Background: an optimization exercise with open tools, aiming at small area, a short achievable clock period and few clock cycles per item. Do not read the settings as production practice.
At most, simulation tests tie the RTL to the original design; equivalence was not proved.
Function not checked in runs 1 to 3 and 7: the RTL went through the layout flow alone.
Power is estimated from default activity; no workload was simulated.

## design/flow/constraint.sdc

```tcl
create_clock -name core_clock -period 8.0 [get_ports {clk}]
set_input_delay 1.6000 -clock core_clock [delete_from_list [all_inputs] [get_ports {clk}]]
set_output_delay 1.6000 -clock core_clock [all_outputs]
set_load 0.01 [all_outputs]
```

## design/flow/design.v

```verilog
module mlp_sequencer #(
   parameter int N1        = 98,
   parameter int N2        = 10,
   parameter int W_K       = 4,
   parameter int W_X       = 8,
   parameter int W_OUT     = 16,
   parameter int ACT_SHIFT = 4,
   parameter int OUT_SHIFT = 8
) (
   input  logic                         clk,
   input  logic                         rstn,
   input  logic                         s_valid,
   output logic                         s_ready,
   input  logic [W_X-1:0]               s_data,
   output logic                         m_valid,
   input  logic                         m_ready,
   output logic [W_OUT-1:0]             m_data,
   output logic                         busy,
   output logic [1:0]                   w_sel,
   output logic [$clog2(N2+1)-1:0]      w_neuron,
   output logic [$clog2(N1/2+1)-1:0]    w_idx,
   input  logic [W_K-1:0]               w_data,
   output logic [W_K-1:0]               tanh_idx,
   input  logic [W_OUT-1:0]             tanh_data
);
   localparam int HALF   = N1 / 2;
   localparam int NEU_W  = $clog2(N2 + 1);
   localparam int IDX_W  = $clog2(N1 / 2 + 1);
   localparam int ACC1_W = W_X + W_K + $clog2(N1 + 2) - 1;    
   localparam int ACC2_W = W_OUT + W_K + $clog2(N2 + 1) - 1;  
   localparam int XW     = (W_OUT > W_X) ? W_OUT : W_X;
   localparam int TAP    = 2;    
   localparam logic signed [ACC1_W-1:0] T_MAX = ACC1_W'(2 ** (W_K - 1) - 1);
   localparam logic signed [ACC1_W-1:0] T_MIN = ACC1_W'(-(2 ** (W_K - 1)));
   logic                     r_l2;       
   logic                     r_act;      
   logic [3:0]               r_pcnt;     
   logic                     r_first;    
   logic [1:0]               r_sel;
   logic [NEU_W-1:0]         r_neu;      
   logic [IDX_W-1:0]         r_idx;
   logic signed [XW-1:0]     r_x;
   logic [W_K-1:0]           r_w;
   logic [W_K-1:0]           r_t;
   logic signed [ACC2_W-1:0] r_acc2;
   logic                     r_m_valid;
   logic [N2*ACC1_W-1:0]     r_ring;
   logic                     r_mz, r_m2, r_men2, r_fin;
   logic                     w_bias, w_rdy, w_acc, w_last;
   logic [NEU_W-1:0]         w_neu_n;
   logic signed [ACC1_W-1:0] w_head, w_tap, w_sh;
   logic signed [ACC2_W-1:0] w_a, w_sum;
   logic [W_K-1:0]           w_t;
   assign w_head  = r_ring[ACC1_W-1:0];
   assign w_tap   = r_ring[TAP*ACC1_W +: ACC1_W];
   assign w_bias  = r_idx == IDX_W'(HALF);
   assign w_rdy   = !r_l2 && !r_act && !w_bias;
   assign w_acc   = s_valid && w_rdy;
   assign w_last  = r_pcnt == 4'd9;
   assign w_neu_n = (r_neu == NEU_W'(N2 - 1)) ? '0 : r_neu + 1'b1;
   assign s_ready  = rstn && w_rdy;
   assign busy     = rstn && !w_rdy;
   assign w_sel    = r_sel;
   assign w_neuron = r_neu;
   assign w_idx    = r_idx;
   assign tanh_idx = r_t;
   assign m_valid  = r_m_valid;
   assign m_data   = W_OUT'(r_acc2 >>> OUT_SHIFT);
   logic             b_neg0, b_one0, b_two0, b_neg1, b_one1, b_two1;
   logic [XW:0]      b_x, b_x2, b_pp0, b_pp1;
   assign b_neg0 = r_w[1];
   assign b_one0 = r_w[0];
   assign b_two0 = r_w[1] & ~r_w[0];
   assign b_neg1 = r_w[3] & ~(r_w[2] & r_w[1]);
   assign b_one1 = r_w[2] ^ r_w[1];
   assign b_two1 = (r_w[3] & ~r_w[2] & ~r_w[1]) | (~r_w[3] & r_w[2] & r_w[1]);
   assign b_x    = {r_x[XW-1], r_x};
   assign b_x2   = {r_x, 1'b0};
   assign b_pp0  = (({(XW+1){b_one0}} & b_x) | ({(XW+1){b_two0}} & b_x2)) ^ {(XW+1){b_neg0}};
   assign b_pp1  = (({(XW+1){b_one1}} & b_x) | ({(XW+1){b_two1}} & b_x2)) ^ {(XW+1){b_neg1}};
   assign w_a    = r_mz ? '0 : r_m2 ? r_acc2 : ACC2_W'(w_head);
   assign w_sum  = w_a + ACC2_W'($signed(b_pp0)) + ACC2_W'($signed({b_pp1, 2'b00}))
                 + ACC2_W'({b_neg1, 1'b0, b_neg0});
   always_comb begin
      w_sh = w_tap >>> ACT_SHIFT;
      if (w_sh > T_MAX)      w_t = W_K'(2 ** W_K - 1);
      else if (w_sh < T_MIN) w_t = '0;
      else                   w_t = W_K'(w_sh) ^ W_K'(2 ** (W_K - 1));
   end
   always_ff @(posedge clk) begin
      r_ring <= {w_sum[ACC1_W-1:0], r_ring[N2*ACC1_W-1:ACC1_W]};
      r_w    <= w_data;
      r_t    <= w_t;
      if (r_men2) r_acc2 <= w_sum;
   end
   always_ff @(posedge clk) begin
      if (!rstn) begin
         r_l2      <= 1'b0;
         r_act     <= 1'b0;
         r_pcnt    <= '0;
         r_first   <= 1'b1;
         r_sel     <= '0;
         r_neu     <= '0;
         r_idx     <= '0;
         r_x       <= '0;
         r_m_valid <= 1'b0;
         r_mz      <= 1'b1;
         r_m2      <= 1'b0;
         r_men2    <= 1'b0;
         r_fin     <= 1'b0;
      end else begin
         r_neu  <= w_neu_n;
         r_mz   <= r_l2 ? r_pcnt == 4'd0 : r_first;
         r_m2   <= r_l2 && r_pcnt != 4'd15;
         r_men2 <= r_l2 && r_pcnt != 4'd15;
         r_fin  <= r_l2 && r_pcnt == 4'd10;
         if (r_fin) r_m_valid <= 1'b1;
         else if (m_ready) r_m_valid <= 1'b0;
         if (!r_l2) begin
            if (!r_act) begin
               r_pcnt <= 4'd1;
               if (w_bias) begin
                  r_x   <= XW'(1);
                  r_act <= 1'b1;
               end else if (w_acc) begin
                  r_x <= XW'($signed(s_data));
                  if (|s_data) r_act <= 1'b1;
                  else r_idx <= r_idx + 1'b1;
               end else begin
                  r_x <= '0;
               end
            end else begin
               r_pcnt <= r_pcnt + 1'b1;
               if (w_last) begin
                  r_act   <= 1'b0;
                  r_first <= 1'b0;
                  if (!w_bias) r_idx <= r_idx + 1'b1;
                  else if (r_sel == 2'd0) begin
                     r_sel <= 2'd1;
                     r_idx <= '0;
                  end else begin
                     r_l2   <= 1'b1;
                     r_sel  <= 2'd2;
                     r_idx  <= IDX_W'(w_neu_n);
                     r_pcnt <= r_m_valid ? 4'd15 : 4'd0;
                  end
               end
            end
         end else begin
            r_idx <= IDX_W'(w_neu_n);
            if (r_pcnt == 4'd15) begin
               r_x <= '0;
               if (!r_m_valid) r_pcnt <= '0;
            end else begin
               r_pcnt <= r_pcnt + 1'b1;
               r_x    <= $signed(tanh_data);
               if (r_pcnt == 4'd9) begin
                  r_idx <= IDX_W'(N2);
               end else if (r_pcnt == 4'd10) begin
                  r_x     <= XW'(1);
                  r_l2    <= 1'b0;
                  r_first <= 1'b1;
                  r_sel   <= '0;
                  r_idx   <= '0;
               end
            end
         end
      end
   end
endmodule
```

## design/flow/config.mk

```make
export PLATFORM = sky130hd
export DESIGN_NAME = mlp_sequencer
export DESIGN_NICKNAME = mlp_sequencer
export VERILOG_FILES = /design/flow/design.v
export SDC_FILE = /design/flow/constraint.sdc
export NUM_CORES = 4
export LEC_CHECK = 0
export CAP_MARGIN = 20
export CORE_MARGIN = 2
export CORE_UTILIZATION = 40
export SETUP_SLACK_MARGIN = 4.2
export SLEW_MARGIN = 20
```

## design/flow/run.sh

```bash
#!/bin/bash
# synth_recipe.tcl (not shown) runs the flow's synth.tcl, then flattens the netlist and writes it again
# the make line also repeats each setting of config.mk as NAME=value (left out here)
make -C /OpenROAD-flow-scripts/flow DESIGN_CONFIG=/design/flow/config.mk WORK_HOME=/design/flow/orfs CLKGATE_MAP_FILE= SYNTH_SCRIPT=/design/flow/synth_recipe.tcl finish
```

==> flow_summary.toml, run 1 <==
[outcome]
status = "finished clean"

[yosys]
async_reset_ff_share_pct = 0
synth-edff-count = 23
syn_area_per_cell_um2 = 11.6
syn-cell-area_um2 = 9320
synth.distinct_cells = 57
yosysSeqAreaShare_pct = 56.1
synthFlopType = "dfxtp_1"
yosys_warnings = 1
netlist_instances = 807
ys_ff_latch = 250
synth_fp_nets = 909

[critical_path]
cp-start-kind = "input port"
critPathMaxStageDelay_ns = 0.28
cp_cell_sequence = "buf_16 -> o31a_1 -> dlygate4sd2_1"
crit_path_top_delay_cell = "dlygate4sd2_1"
critPathKind = "in2out"
cp_num_buf_inv = 2
cp_max_fo = 15
cp_top_family = "buffers and inverters"
arrival_ns = 2.11
required_ns = 6.40
worstSetupEndpointType = "primary output"

[cells_and_area]
diodes = 0
final_common_cell = "dfxtp_1"
drive_above_1_share_pct = 19.5
syn_to_final_growth_pct = 28.0
final_cell_mix = "218 x dfxtp_1, 63 x clkdlybuf4s50_1, 42 x nor2_1"
multi_input_area_um2 = 4270
num-fill-cells = 1959
seqCellArea_um2 = 5260
nNetsFinal = 996

[timing]
max_freq_mhz = 270
rsz0062_at_grt = "yes"
finalCritPeriodShare_pct = 46.3
relSlewSlack_pct = 35.2
min_period_ns = 3.71
finalHoldViolCount = 0
slew_violations = 0
setup_viol = 0
fin_worst_skew_ns = 0.0159
timing.setup.tns_ns = 0
worst_slew_pin_slew_ns = 0.969

[global_route]
grtUsageTotal_pct = 15.0
grt_first_pass_wirelength_um = 29300
grt_pass1_vias = 5726
antenna_found_initial = 0
grt_max_degree = 31
overflow = 0

[detailed_routing]
routed_via_density = 4.90
drc = 0
drtAntennaViolNets = 0
drt_iter0_markers = 325
dr_total_vias = 6002
drtPass1Iterations = 5
wl_um = 18600
wl_per_cell_um = 15.2

[clock_network]
cts.htree.levels = 1
cts_made_buffers = 24
clock_sinks = 250
root_buffer = "clkbuf_16"
clock_path_buffers = 3
clkTransAtPathRegs_ns = 0.06
clk_latency_ns = 0.52
tritoncts = "done"

[place]
io_buffers = 66
gp_congestion = 0.836
dp_hpwl_um = 12200

[power]
power_density_nw_per_um2 = 303
p_leak_uw = 0.00473
finalPower_uw = 3610
ir_drop_v = 0.000179

[hold_path]
hold_class = "reg2reg"

[floorplan]
core_um2 = 22800
die_w_um = 157
pin_count = 67
die_y_um = 157
die_area_um2 = 24500
start_util_pct = 40.9
rows = 55

[job]
drv_cap = 0
## final cells by class
cell class              instances  share of cell area [%]
clock buffers                  32                    5.88
flip-flops and latches        250                    44.1
repair buffers                109                    9.12
well taps                     313                    3.28
inverters                      28                   0.975
clock inverters                12                   0.912
multi-input cells             481                    35.7
## worst register-to-register path, stage by stage (launching register included)
cell and delay [ns]:
dfxtp_4 0.36, nor2b_4 0.14, buf_6 0.12, a22o_1 0.21
fa_1 0.47, inv_1 0.05, fa_1 0.46, inv_1 0.07
ha_2 0.17, inv_1 0.05, fa_2 0.37, nor2b_4 0.16
o21bai_4 0.11, a21boi_4 0.20, o211ai_1 0.12, buf_4 0.16
mux2i_1 0.14, nor2_1 0.06
## flip-flops by register name, indices dropped and copies added (netlist names), 4 cells and up
signal  cells
r_t         4
r_pcnt      4
r_idx       6
r_ring    180
r_x        16
r_w         4
r_acc2     23
r_neu       4
## cell families after synthesis
group / Yosys count / synth area share (%)
mux: 38 / 4.09
xor+xnor: 39 / 3.66
compound gates: 164 / 11.6
buf+inv: 76 / 3.89
flops: 250 / 56.1
fa+ha+maj: 70 / 11.2
simple gates: 170 / 9.49
## power breakdown
part	internal [µW]	switching (µW)
combinational	314	322
clock	655	466
sequential	1730	129
## routing by layer
metal / GRT usage [%] / vias up / part of all wire (%)
li1: - / 2982 / -
met1: 21.2 / 2825 / 49
met2: 23.1 / 166 / 43
met3: 3.16 / 29 / 5.4
met4: 4.94 / 0 / 2.8
met5: 0 / - / 0
## per-stage QoR
step                hold slack (ns)  util [%]  instance area [µm²]  setup slack (ns)  instances
global route                  0.328      52.4                11900              4.16       1225
floorplan                     0.310         -                 9380              4.21        807
detailed placement            0.312      44.5                10100              2.32       1139
global placement              0.310      44.5                10100              2.30       1139
finish                        0.321      52.4                11900              4.29       1225
CTS                           0.323      50.1                11400              4.01       1216
## repair_timing
item,CTS,global route
gates cloned,0,1
endpoints found under the setup margin,30,20
gates resized for setup,47,79
hold buffers,0,0
buffers inserted,33,8
pin swaps,13,39
## synth_stat cells, types with 18 or more instances
cell type  number  area (µm²)
buf_4          18         135
clkbuf_1       22        82.6
inv_1          27         101
fa_1           22         440
xnor2_1        33         289
nor2_1         43         161
nand2_1        42         158
mux2i_1        37         370
ha_1           48         601
o21ai_0        35         175
dfxtp_1       227        4540
a21oi_1        40         200
edfxtp_1       23         691
## worst paths after layout
path	startpoint	end	slack, ns	depth (start not counted)
worst max-delay path	rstn	busy	4.29	3
worst max register to register	r_w[0]	r_acc2[20]	4.31	17
worst min register to register	r_ring[141]	r_ring[123]	0.32	0
worst min-delay path	r_ring[141]	r_ring[123]	0.32	0
==> run 2, diff against run 1 <==
--- a/design/flow/config.mk
+++ b/design/flow/config.mk
@@ -10,3 +10,2 @@
 export CORE_UTILIZATION = 40
-export SETUP_SLACK_MARGIN = 4.2
 export SLEW_MARGIN = 20
==> run 2 against run 1 <==
Compared with the run above:
- still clean on timing, DRC and antenna
- combinational power decreased by 26%
- non-clock buffer count decreased by 40
- cell area decreased by 6.8%
- clock power increased by about 20%
- sequential share of layout area increased by 3.0 points
- routed wire length decreased by 5.0%
- sequential cell count unchanged
- critical path depth increased by 1
- largest cell class unchanged
- largest power group unchanged
==> flow_summary.toml, run 2 <==
[cells_and_area]
regMostFlops = "r_ring"
largest_registers = "r_ring: 180 flops, r_acc2: 23 flops, r_x: 16 flops"
final_common_cell = "dfxtp_1"
num-fill-cells = 2059
nNetsFinal = 957
final_core_util_pct = 48.8
finalNonFillerCells = 1187
final_cell_mix = "226 x dfxtp_1, 66 x clkdlybuf4s50_1, 48 x ha_1"
drive_above_1_share_pct = 6.64
largest_reg_flops = 180
syn_to_final_growth_pct = 19.3
diodes = 0

[place]
gp_congestion = 0.793
dp.cells = 1141
dp_hpwl_um = 12400
io_buffers = 66

[outcome]
status = "finished clean"

[timing]
min_period_ns = 5.71
relSlewSlack_pct = 32.5
setup_viol = 0
fin_worst_skew_ns = 0.0101
finalHoldViolCount = 0
max_freq_mhz = 175
worst_slew_pin_slew_ns = 1.01
rsz0062_at_grt = "no"
slew_violations = 0
timing.setup.tns_ns = 0
finalCritPeriodShare_pct = 71.4

[global_route]
overflow = 0
grtUsageTotal_pct = 14.8
grt_first_pass_wirelength_um = 28900
antenna_found_initial = 0
grt_max_degree = 31
grt_pass1_vias = 5648

[clock_network]
clock_sinks = 250
clk_latency_ns = 0.53
cts_made_buffers = 25
clkTransAtPathRegs_ns = 0.07
ctsResizeCount = 0
cts.htree.levels = 1
tritoncts = "done"
root_buffer = "clkbuf_16"
clock_path_buffers = 3
cts_setup_buffers = 0
hold_buffers = 0

[critical_path]
critPathKind = "in2out"
cp_top_family = "buffers and inverters"
rrSetupSlack_ns = 2.99
worstSetupEndpointType = "primary output"
arrival_ns = 4.11
crit_path_top_delay_cell = "clkdlybuf4s50_1"
required_ns = 6.40
cp_num_buf_inv = 3
cp_max_fo = 30
cp_cell_sequence = "clkdlybuf4s50_1 -> inv_1 -> nor4_1 -> clkdlybuf4s50_1"
critPathMaxStageDelay_ns = 1.09
cp-start-kind = "input port"
worstRegToRegCells = 16
crit_top_cell = "clkdlybuf4s50_1"
r2r_end = "r_acc2[22]"
r2r-start = "r_w[1]"

[power]
p_leak_uw = 0.00451
power_density_nw_per_um2 = 330
ir_drop_v = 0.000134

[detailed_routing]
wl_um = 17700
wl_per_cell_um = 14.9
drc = 0
dr_total_vias = 5805
drtAntennaViolNets = 0
routed_via_density = 4.89
drtPass1Iterations = 6
drt_iter0_markers = 312

[job]
drv_cap = 0

[yosys]
synth_fp_nets = 909
synthAdderAreaFrac_pct = 11.2
syn_area_per_cell_um2 = 11.6
async_reset_ff_share_pct = 0
yosys.area_share.simple_pct = 9.49
synth_top_cell_by_area = "dfxtp_1"
synth_top_family_by_area = "compound AO/OA/AOI/OAI gates"
synth_xor_area_share_pct = 3.66
synth_commonest_cells = "227 x dfxtp_1, 48 x ha_1, 43 x nor2_1, 42 x nand2_1, 40 x a21oi_1"
syn-cell-area_um2 = 9320
yosys_warnings = 1
yosys-mux-area-fraction_pct = 4.09
yosys-top-cells-area = "dfxtp_1 49%, edfxtp_1 7.4%, ha_1 6.4%"
yosysSeqAreaShare_pct = 56.1
synthFlopType = "dfxtp_1"
synthMostInstantiatedCell = "dfxtp_1"
synth_compound_area_share_pct = 11.6
netlist_instances = 807
synth-edff-count = 23
synth.distinct_cells = 57
ys_ff_latch = 250
synth_top_area_share_pct = 48.7

[floorplan]
rows = 55
pin_count = 67
die_y_um = 157
die_w_um = 157
start_util_pct = 40.9
core_um2 = 22800
die_area_um2 = 24500

[hold_path]
hold_class = "reg2reg"
min_from = "r_ring[129]"
worstHoldPathCells = 0
min_to = "r_ring[111]"
[run 2: logic make-up after synthesis]
| group | Yosys count |
|---|---|
| AND/OR/NAND/NOR | 170 |
| AO/OA/AOI/OAI | 164 |
| multiplexers | 38 |
| XOR/XNOR | 39 |
| flip-flops | 250 |
| buffers and inverters | 76 |
| adder cells (fa/ha/maj) | 70 |
[run 2: worst max-delay path by stage]
stage	startpoint	to	slack, ns	depth (start not counted)
4_1_cts	rstn	s_ready	2.31	4
3_5_place_dp	rstn	s_ready	2.33	4
5_1_grt	rstn	s_ready	2.10	4
3_3_place_gp	rstn	s_ready	2.31	4
6_report	rstn	s_ready	2.29	4
2_1_floorplan	r_m2	r_acc2[22]	3.21	17
[run 2: cell type report]
type	instances	area (µm²)	share of cell area, %
clock inverters	16	277	2.49
flip-flops and latches	250	5240	47.1
clock buffers	30	697	6.27
inverters	28	105	0.945
multi-input cells	481	3730	33.6
repair buffers	69	683	6.14
well taps	313	392	3.52
[run 2: layer usage]
layer | wire length [µm] | part of all wire [%] | vias to the layer above | global-route usage (%)
li1 | - | - | 2904 | -
met1 | 8970 | 51 | 2743 | 20.9
met2 | 7530 | 43 | 130 | 22.7
met3 | 861 | 4.9 | 28 | 3.43
met4 | 321 | 1.8 | 0 | 3.80
met5 | 0 | 0 | - | 0
[run 2: report_power, final]
group,leakage (µW),switching (µW),internal [µW]
registers,0.00211,131,1730
logic,0.00192,263,211
clock network,0.000479,483,853
total,0.00451,877,2790
[run 2: stage by stage]
stage / worst slack, ns / cell area [µm²] / hold slack, ns / total power, µW
floorplan: 3.21 / 9320 / 0.310 / 2170
global placement: 2.31 / 10100 / 0.310 / 2340
detailed placement: 2.33 / 10100 / 0.312 / 2350
CTS: 2.31 / 11100 / 0.318 / 3710
global route: 2.10 / 11100 / 0.330 / 3860
finish: 2.29 / 11100 / 0.319 / 3670
[run 2: worst register-to-register path, stage by stage, from the launching register on]
cell and delay [ns]:
dfxtp_1 0.74, ha_1 0.25, nand2b_1 0.29, inv_2 0.25, fa_1 0.56, inv_1 0.05, fa_1 0.46, inv_1 0.07
ha_1 0.16, inv_1 0.05, fa_1 0.40, nor2b_1 0.18, o21bai_1 0.13, a21boi_0 0.44, o21ai_0 0.32, o21ai_0 0.28
xnor2_1 0.10
==> run 3, diff against run 2 <==
--- a/design/flow/config.mk
+++ b/design/flow/config.mk
@@ -10,2 +10,3 @@
 export CORE_UTILIZATION = 40
+export SETUP_SLACK_MARGIN = 4.45
 export SLEW_MARGIN = 20
==> run 3 against run 2 <==
Compared with the run above:
- still clean on timing, DRC and antenna
- count of clock-buffer cells in the layout decreased by 2
- first-iteration DRC count decreased by 0.32%
- synthesized cell count unchanged
- power increased by 2.9%
- global-route usage increased by 1.9 points
- routed wire length increased by 13%
- largest cell class unchanged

### PROBLEM REQUIREMENTS
Look through the entries above and quote exactly the lines from the line with "layer | wire" to the line with "dfxtp_1 0.74, ha_1", counting both of those lines.

### EXERCISE ANSWER
layer | wire length [µm] | part of all wire [%] | vias to the layer above | global-route usage (%)
li1 | - | - | 2904 | -
met1 | 8970 | 51 | 2743 | 20.9
met2 | 7530 | 43 | 130 | 22.7
met3 | 861 | 4.9 | 28 | 3.43
met4 | 321 | 1.8 | 0 | 3.80
met5 | 0 | 0 | - | 0
[run 2: report_power, final]
group,leakage (µW),switching (µW),internal [µW]
registers,0.00211,131,1730
logic,0.00192,263,211
clock network,0.000479,483,853
total,0.00451,877,2790
[run 2: stage by stage]
stage / worst slack, ns / cell area [µm²] / hold slack, ns / total power, µW
floorplan: 3.21 / 9320 / 0.310 / 2170
global placement: 2.31 / 10100 / 0.310 / 2340
detailed placement: 2.33 / 10100 / 0.312 / 2350
CTS: 2.31 / 11100 / 0.318 / 3710
global route: 2.10 / 11100 / 0.330 / 3860
finish: 2.29 / 11100 / 0.319 / 3670
[run 2: worst register-to-register path, stage by stage, from the launching register on]
cell and delay [ns]:
dfxtp_1 0.74, ha_1 0.25, nand2b_1 0.29, inv_2 0.25, fa_1 0.56, inv_1 0.05, fa_1 0.46, inv_1 0.07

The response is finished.